After categorizing the pathogenicity of 56 different variants in schwannomatosis patients, one variant classified as likely benign and four variants classified as variants of uncertain significance (VUS) were removed from the cohort of LZTR1‐LoF variant positive patients, leaving 64 of 71 (49 of 56 different variants), which were included in the comparison with LZTR1 LoF variants reported in the general population.

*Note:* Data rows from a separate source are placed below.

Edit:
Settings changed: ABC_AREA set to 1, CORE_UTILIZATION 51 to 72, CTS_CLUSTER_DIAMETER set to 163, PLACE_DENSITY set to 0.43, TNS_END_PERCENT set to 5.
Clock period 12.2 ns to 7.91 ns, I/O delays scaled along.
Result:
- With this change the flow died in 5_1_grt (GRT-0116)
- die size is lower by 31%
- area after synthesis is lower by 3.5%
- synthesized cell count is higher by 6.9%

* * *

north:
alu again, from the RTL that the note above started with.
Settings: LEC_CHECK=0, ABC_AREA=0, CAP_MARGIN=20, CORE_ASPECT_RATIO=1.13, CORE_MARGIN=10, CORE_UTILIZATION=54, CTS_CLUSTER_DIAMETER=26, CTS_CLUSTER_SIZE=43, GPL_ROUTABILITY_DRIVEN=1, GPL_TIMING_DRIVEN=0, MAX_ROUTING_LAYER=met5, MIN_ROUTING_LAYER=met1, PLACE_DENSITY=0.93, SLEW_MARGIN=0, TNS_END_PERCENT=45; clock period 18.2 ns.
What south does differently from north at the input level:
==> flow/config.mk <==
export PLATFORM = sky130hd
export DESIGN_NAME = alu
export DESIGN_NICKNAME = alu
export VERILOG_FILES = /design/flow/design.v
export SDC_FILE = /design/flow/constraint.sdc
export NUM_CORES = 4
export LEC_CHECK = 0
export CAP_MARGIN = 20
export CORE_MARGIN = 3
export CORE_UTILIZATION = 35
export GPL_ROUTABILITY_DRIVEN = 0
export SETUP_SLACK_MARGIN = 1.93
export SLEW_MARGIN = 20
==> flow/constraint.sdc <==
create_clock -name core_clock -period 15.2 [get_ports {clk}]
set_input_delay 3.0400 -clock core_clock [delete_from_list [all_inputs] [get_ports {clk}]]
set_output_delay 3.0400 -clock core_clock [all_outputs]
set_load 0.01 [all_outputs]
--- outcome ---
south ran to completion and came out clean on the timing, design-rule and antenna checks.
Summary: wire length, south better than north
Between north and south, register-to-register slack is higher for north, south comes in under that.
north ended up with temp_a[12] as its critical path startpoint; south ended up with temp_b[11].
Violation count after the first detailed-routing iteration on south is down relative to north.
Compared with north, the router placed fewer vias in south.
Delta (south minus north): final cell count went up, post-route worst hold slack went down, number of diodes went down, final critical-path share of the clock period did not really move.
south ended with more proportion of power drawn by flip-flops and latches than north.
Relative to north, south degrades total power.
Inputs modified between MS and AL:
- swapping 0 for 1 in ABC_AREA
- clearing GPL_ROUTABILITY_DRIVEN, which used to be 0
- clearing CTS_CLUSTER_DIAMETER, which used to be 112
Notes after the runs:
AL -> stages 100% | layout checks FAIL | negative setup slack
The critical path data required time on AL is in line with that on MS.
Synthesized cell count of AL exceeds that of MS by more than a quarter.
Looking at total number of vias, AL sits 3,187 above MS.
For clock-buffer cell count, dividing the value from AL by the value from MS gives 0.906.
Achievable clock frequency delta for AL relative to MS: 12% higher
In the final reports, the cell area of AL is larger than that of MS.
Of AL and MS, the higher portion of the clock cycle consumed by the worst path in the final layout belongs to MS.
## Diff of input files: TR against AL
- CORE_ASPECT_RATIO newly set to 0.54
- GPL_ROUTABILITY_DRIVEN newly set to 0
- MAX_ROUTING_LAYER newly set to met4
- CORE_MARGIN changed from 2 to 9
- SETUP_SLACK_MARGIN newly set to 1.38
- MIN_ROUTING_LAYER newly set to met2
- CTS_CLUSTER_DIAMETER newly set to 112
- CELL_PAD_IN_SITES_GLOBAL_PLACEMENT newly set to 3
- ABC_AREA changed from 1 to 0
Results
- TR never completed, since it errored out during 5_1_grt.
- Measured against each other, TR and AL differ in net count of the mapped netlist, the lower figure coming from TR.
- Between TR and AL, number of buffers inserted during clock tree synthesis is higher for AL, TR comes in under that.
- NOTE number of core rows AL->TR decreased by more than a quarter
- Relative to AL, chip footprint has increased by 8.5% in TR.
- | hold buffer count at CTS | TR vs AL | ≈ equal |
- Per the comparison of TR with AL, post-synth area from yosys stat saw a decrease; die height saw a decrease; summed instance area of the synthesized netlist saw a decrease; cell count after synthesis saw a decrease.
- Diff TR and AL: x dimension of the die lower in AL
## nickel
## RNG
module RNG(
    input               CLK,
    input               RST,
    input               RND_IN,
    output reg [7:0]    OUT,
    output reg          WE,
    input               FULL
);
reg [7:0]           RND_DAT;
reg [2:0]           RND_SHIFT;
reg                 RND_CNT;
reg [15:0]          start;
reg                 tog;
reg                 rd;
reg                 rd_ok;
reg                 init;
reg [63:0]          l0_0;
reg [64:0]          l0_1;
reg [65:0]          l0_2;
reg [63:0]          l1_0;
reg [64:0]          l1_1;
reg [65:0]          l1_2;
reg [63:0]          l2_0;
reg [64:0]          l2_1;
reg [65:0]          l2_2;
reg [63:0]          l3_0;
reg [64:0]          l3_1;
reg [65:0]          l3_2;
reg [63:0]          l4_0;
reg [64:0]          l4_1;
reg [65:0]          l4_2;
reg [63:0]          l5_0;
reg [64:0]          l5_1;
reg [65:0]          l5_2;
reg [63:0]          l6_0;
reg [64:0]          l6_1;
reg [65:0]          l6_2;
reg [63:0]          l7_0;
reg [64:0]          l7_1;
reg [65:0]          l7_2;
reg [15:0]          i_cnt;
reg [3:0]           upd;
always @(posedge CLK)
begin
    if (!RST) begin
        rd_ok <= 0;
        i_cnt <= 0;
        init <= 0;
        upd <= 0;
        WE <= 0;
    end else begin
        if (init == 0) begin
            rd_ok <= 0;
            if (i_cnt == 208)
                init = 1;
            else if (rd == 1) begin
                rd_ok <= 1;
                i_cnt <= i_cnt + 1;
                case (i_cnt)
                    0:   l0_0[7:0]   <= RND_DAT;
                    1:   l0_0[15:8]  <= RND_DAT;
                    2:   l0_0[23:16] <= RND_DAT;
                    3:   l0_0[31:24] <= RND_DAT;
                    4:   l0_0[39:32] <= RND_DAT;
                    5:   l0_0[47:40] <= RND_DAT;
                    6:   l0_0[55:48] <= RND_DAT;
                    7:   l0_0[63:56] <= RND_DAT;
                    8:   l0_1[7:0]   <= RND_DAT;
                    9:   l0_1[15:8]  <= RND_DAT;
                    10:  l0_1[23:16] <= RND_DAT;
                    11:  l0_1[31:24] <= RND_DAT;
                    12:  l0_1[39:32] <= RND_DAT;
                    13:  l0_1[47:40] <= RND_DAT;
  ...
Size in the first run: about 6000 cells after synthesis.
make LEC_CHECK=0 CAP_MARGIN=20 CELL_PAD_IN_SITES_DETAIL_PLACEMENT=1 CELL_PAD_IN_SITES_GLOBAL_PLACEMENT=3 CORE_ASPECT_RATIO=0.5 CORE_MARGIN=2 CORE_UTILIZATION=57 CTS_CLUSTER_DIAMETER=332 CTS_CLUSTER_SIZE=90 PLACE_DENSITY=0.35 SLEW_MARGIN=20 finish   # period 5.0 ns
run.sh (not shown) runs the stock make flow with config.mk's settings and CLKGATE_MAP_FILE=.
nickel never completed, since it errored out during 3_1_place_gp_skip_io.
Changes in umber relative to nickel:
- changing CAP_MARGIN from 20 to 10
- removing CELL_PAD_IN_SITES_DETAIL_PLACEMENT (formerly 1)
- removing CELL_PAD_IN_SITES_GLOBAL_PLACEMENT (formerly 3)
- changing CORE_UTILIZATION from 57 to 40
- removing CORE_ASPECT_RATIO (formerly 0.5)
- removing CTS_CLUSTER_DIAMETER (formerly 332)
- changing PLACE_DENSITY from 0.35 to 0.6
- removing CTS_CLUSTER_SIZE (formerly 90)
- changing the clock period (ns, I/O delays scaled along) from 5.0 to 2.16
==> comparison <==
The final report for umber shows a completed flow and a layout that fails verification, specifically setup timing. As far as number of standard cells reported by yosys goes, umber and nickel are indistinguishable; the numbers are identical. Of the two candidates, nickel has the better core box area and umber the worse one. umber vs. nickel: die boundary height now sits higher; die footprint now sits higher.


RNG again, from the RTL that the note above started with.
clock: 1.82 ns
lec_check: 0
cap_margin: 20
core_margin: 2
core_utilization: 67
cts_cluster_diameter: 32
hold_slack_margin: 0.3
place_density: 0.6
setup_slack_margin: -0.14
slew_margin: 20
The first run produced a layout that fails on setup timing.
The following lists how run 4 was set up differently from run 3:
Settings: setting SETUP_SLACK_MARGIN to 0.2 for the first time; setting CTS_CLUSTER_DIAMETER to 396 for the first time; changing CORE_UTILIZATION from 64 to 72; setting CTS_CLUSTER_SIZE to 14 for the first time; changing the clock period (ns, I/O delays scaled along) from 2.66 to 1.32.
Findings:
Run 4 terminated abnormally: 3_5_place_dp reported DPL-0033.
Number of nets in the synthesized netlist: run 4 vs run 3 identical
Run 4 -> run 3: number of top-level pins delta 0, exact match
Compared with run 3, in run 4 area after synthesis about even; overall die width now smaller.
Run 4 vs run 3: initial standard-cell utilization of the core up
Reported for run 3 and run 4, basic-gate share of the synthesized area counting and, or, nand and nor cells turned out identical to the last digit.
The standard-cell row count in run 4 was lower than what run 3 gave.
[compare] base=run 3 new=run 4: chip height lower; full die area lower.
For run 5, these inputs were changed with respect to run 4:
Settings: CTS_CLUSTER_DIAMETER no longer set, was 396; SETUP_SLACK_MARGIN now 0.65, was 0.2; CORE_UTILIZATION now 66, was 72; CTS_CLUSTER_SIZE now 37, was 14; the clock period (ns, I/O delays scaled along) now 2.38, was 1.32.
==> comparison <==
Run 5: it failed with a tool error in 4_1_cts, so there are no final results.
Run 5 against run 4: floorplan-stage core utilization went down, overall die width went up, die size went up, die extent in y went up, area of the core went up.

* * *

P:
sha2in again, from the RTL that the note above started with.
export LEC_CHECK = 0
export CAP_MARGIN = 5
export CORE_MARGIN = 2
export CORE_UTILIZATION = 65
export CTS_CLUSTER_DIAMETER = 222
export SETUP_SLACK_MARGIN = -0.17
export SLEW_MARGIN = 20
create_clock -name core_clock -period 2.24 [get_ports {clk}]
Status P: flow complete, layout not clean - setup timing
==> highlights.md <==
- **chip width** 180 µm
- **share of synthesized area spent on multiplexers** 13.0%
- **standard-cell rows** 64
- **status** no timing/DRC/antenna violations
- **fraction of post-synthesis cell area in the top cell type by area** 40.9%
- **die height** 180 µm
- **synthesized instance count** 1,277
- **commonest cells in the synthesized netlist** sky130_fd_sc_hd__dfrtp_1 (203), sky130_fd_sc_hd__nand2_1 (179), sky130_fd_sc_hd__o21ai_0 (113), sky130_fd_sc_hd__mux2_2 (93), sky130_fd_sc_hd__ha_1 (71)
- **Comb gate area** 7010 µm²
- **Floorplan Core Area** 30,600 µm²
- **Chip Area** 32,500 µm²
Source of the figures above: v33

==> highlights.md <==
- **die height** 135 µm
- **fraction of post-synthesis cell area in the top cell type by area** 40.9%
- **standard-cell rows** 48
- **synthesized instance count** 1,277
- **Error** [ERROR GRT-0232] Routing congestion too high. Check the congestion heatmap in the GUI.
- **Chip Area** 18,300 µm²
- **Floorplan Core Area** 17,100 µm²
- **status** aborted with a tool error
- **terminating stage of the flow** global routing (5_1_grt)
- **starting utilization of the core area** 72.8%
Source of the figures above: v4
// FIFO
module FIFO(clk, rst, wr_en, rd_en, buf_in, buf_out, buf_empty, buf_full, fifo_counter);
input clk, rst, wr_en, rd_en;
input [7:0] buf_in;
output [7:0] buf_out;
output buf_empty, buf_full;
output [6:0] fifo_counter;
reg [7:0] buf_out;
reg buf_empty, buf_full;
reg [6:0] fifo_counter;
reg [5:0] rd_ptr, wr_ptr;
reg [7:0] buf_mem[63:0];
always@ (fifo_counter) begin
    buf_empty = (fifo_counter == 0);  
    buf_full = (fifo_counter == 64);  
end
always @(posedge clk or posedge rst) begin
    if( rst )  
        fifo_counter <= 0;
    else if((!buf_full && wr_en) && (!buf_empty && rd_en))  
        fifo_counter <= fifo_counter;
    else if (!buf_full && wr_en)  
        fifo_counter <= fifo_counter + 1;
    else if (!buf_empty && rd_en)  
        fifo_counter <= fifo_counter - 1;
    else  
        fifo_counter <= fifo_counter;
end
always @(posedge clk or posedge rst) begin
    if (rst)  
        buf_out <= 0;
    else begin
        if (rd_en && !buf_empty)
            buf_out <= buf_mem[rd_ptr];
        else  
            buf_out <= buf_out;
    end
end
always @(posedge clk) begin
    if (!buf_full && wr_en)
        buf_mem[wr_ptr] <= buf_in;
    else
        buf_mem[wr_ptr] <= buf_mem[wr_ptr];
end
always @(posedge clk or posedge rst) begin
    if(rst) begin
        wr_ptr <= 0;
        rd_ptr <= 0;
    end
    else begin
        if (!buf_full && wr_en)  
            wr_ptr <= wr_ptr + 1;
        else  
            wr_ptr <= wr_ptr;
        if (!buf_empty && rd_en)  
            rd_ptr <= rd_ptr + 1;
        else  
            rd_ptr <= rd_ptr;               
    end
end
endmodule
Size in the first run: ~29 I/O pins.
clock: 3.45 ns
lec_check: 0
abc_area: 0
cap_margin: 35
core_margin: 5
core_utilization: 67
gpl_routability_driven: 1
min_routing_layer: met1
place_density: 0.45
setup_slack_margin: 1.02
slew_margin: 20
run.sh (not shown) runs the stock make flow with config.mk's settings and CLKGATE_MAP_FILE=.
==> next run, changes <==
==> flow/config.mk (replaced) <==
export PLATFORM = sky130hd
export DESIGN_NAME = FIFO
export DESIGN_NICKNAME = FIFO
export VERILOG_FILES = /design/flow/design.v
export SDC_FILE = /design/flow/constraint.sdc
export NUM_CORES = 4
export LEC_CHECK = 0
export ABC_AREA = 1
export CAP_MARGIN = 20
export CORE_MARGIN = 2
export CORE_UTILIZATION = 16
export SLEW_MARGIN = 20
==> flow/constraint.sdc (replaced) <==
create_clock -name core_clock -period 2.05 [get_ports {clk}]
set_input_delay 0.4100 -clock core_clock [delete_from_list [all_inputs] [get_ports {clk}]]
set_output_delay 0.4100 -clock core_clock [all_outputs]
set_load 0.01 [all_outputs]
Outcome: The changed run completed, yet does not pass: negative setup slack. Area after synthesis climbs by 7.5%. Via count climbs by 38%. Clock power climbs by 75%. Register-to-register slack degrades by 0.91 ns. Worst hold slack degrades by 0.16 ns. Total power climbs by 100%. Setup slack degrades by 0.91 ns. Final area climbs by 18%. Combinational power climbs to 2.7 times its value. Cell count climbs by 150%. Global-route usage drops by 21 points.
==> next run, changes <==
--- a/flow/config.mk
+++ b/flow/config.mk
@@ -9,4 +9,4 @@
 export CAP_MARGIN = 20
 export CORE_MARGIN = 2
-export CORE_UTILIZATION = 16
+export CORE_UTILIZATION = 68
 export SLEW_MARGIN = 20
==> flow/constraint.sdc (replaced) <==
create_clock -name core_clock -period 2.16 [get_ports {clk}]
set_input_delay 0.4320 -clock core_clock [delete_from_list [all_inputs] [get_ports {clk}]]
set_output_delay 0.4320 -clock core_clock [all_outputs]
set_load 0.01 [all_outputs]
After rerunning: The changed run reached the layout checks and failed them: negative setup slack; worst hold slack gains 0.077 ns; synthesized cell count is unchanged; routed wire length shrinks by about 8%; final area shrinks by 12%.
==> next run, changes <==
--- a/flow/config.mk
+++ b/flow/config.mk
@@ -6,7 +6,6 @@
 export NUM_CORES = 4
 export LEC_CHECK = 0
-export ABC_AREA = 1
 export CAP_MARGIN = 20
 export CORE_MARGIN = 2
-export CORE_UTILIZATION = 68
+export CORE_UTILIZATION = 40
 export SLEW_MARGIN = 20
==> flow/constraint.sdc (replaced) <==
create_clock -name core_clock -period 3.71 [get_ports {clk}]
set_input_delay 0.7420 -clock core_clock [delete_from_list [all_inputs] [get_ports {clk}]]
set_output_delay 0.7420 -clock core_clock [all_outputs]
set_load 0.01 [all_outputs]
=> With this change the flow completed without violations. Flip-flop count does not change. Final cell count is lower by 29%. Wire length is lower by 21%. Area after synthesis is lower by about 7%. Utilization is lower by 32 points. Non-clock buffer count is lower by 61. Final area is lower by about 6%. Global-route usage is lower by 17 points. Critical path depth is lower by 3. Hold slack gets better by 0.24 ns.
No activity file was given, so power comes from the tool's default toggle rates.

The gene location of each variant that was classified as pathogenic or likely pathogenic is shown in Figure 1.
3.2. Comparing LZTR1 LoF variants versus SMARCB1 LoF variants in the general population
There were 177 different LZTR1 LoF variants (excluding 10 dubious variants and 1 benign/likely benign variant) in the non‐cancer gnomAD cohort, which occurred in 396 alleles in total. The average number of individuals screened for these variants, representing the general population, was 111,103. Therefore, the frequency of LoF LZTR1 variants in gnomAD was evaluated to be 396 from a mean of 111,103 individuals (1 in 281) including nonsense, frameshift variants, or variants located at positions ±1 or 2 (GT‐AG) of canonical splice‐sites. By contrast, SMARCB1 only reported three LoF variants in the non‐cancer gnomAD cohort (Ensembl canonical transcript ENST00000263121.7, Accessed February 3, 2022), which means that there were 3 from a mean of 118,374 individuals (1 in 39,458) with an LoF variant. The frequency of LoF LZTR1 variants in the general population (0.36%) was extremely significantly higher than the frequency of LoF SMARCB1 variants in the general population (0.0025%) (p < 0.0001).
The 396 potential disease‐causing LoF LZTR1 variants identified in 111,103 individuals in the non‐cancer gnomAD population were compared to the 64 LoF LZTR1 variants identified in 359 probands (17.8%) that were predicted to be pathogenic in the schwannomatosis cohort. These proportions of LoF variants in the disease cohort and the control cohort were extremely statistically significantly different (p < 0.0001). The 64 variants in patients include 21 nonsense variants (32.8%), 32 frameshift variants (50%) and 11 splice‐site variants (17.2%), while the 396 variants in the general population include 165 nonsense variants (41.7%), 120 frameshift variants (30.3%), and 111 splice‐site variants (28.0%). Subsequently, the frequencies of the three different types of variants were compared separately between the schwannomatosis population and the general population (Table 2) and the proportions were also extremely significantly different.
Table 2.
Variant types | Reported in patients | Reported in controls | Odds ratioa |
---|---|---|---|
Nonsense variants | 21/359 (5.8%) | 165/111,103b (0.15%) | 41.8 |
Frameshift variants | 32/359 (8.9%) | 120/111,103b (0.11%) | 90.5 |
Splice‐site variants | 11/359 (3.1%) | 111/111,103b (0.10%) | 31.6 |
Note: All p < 0.0001.
Odds ratios were calculated using ad/bc, where a = cases with an LZTR1 loss‐of‐function (LoF) variant, b = cases without an LZTR1 LoF variant, c = controls with an LZTR1 LoF variant, and d = controls without an LZTR1 LoF variant.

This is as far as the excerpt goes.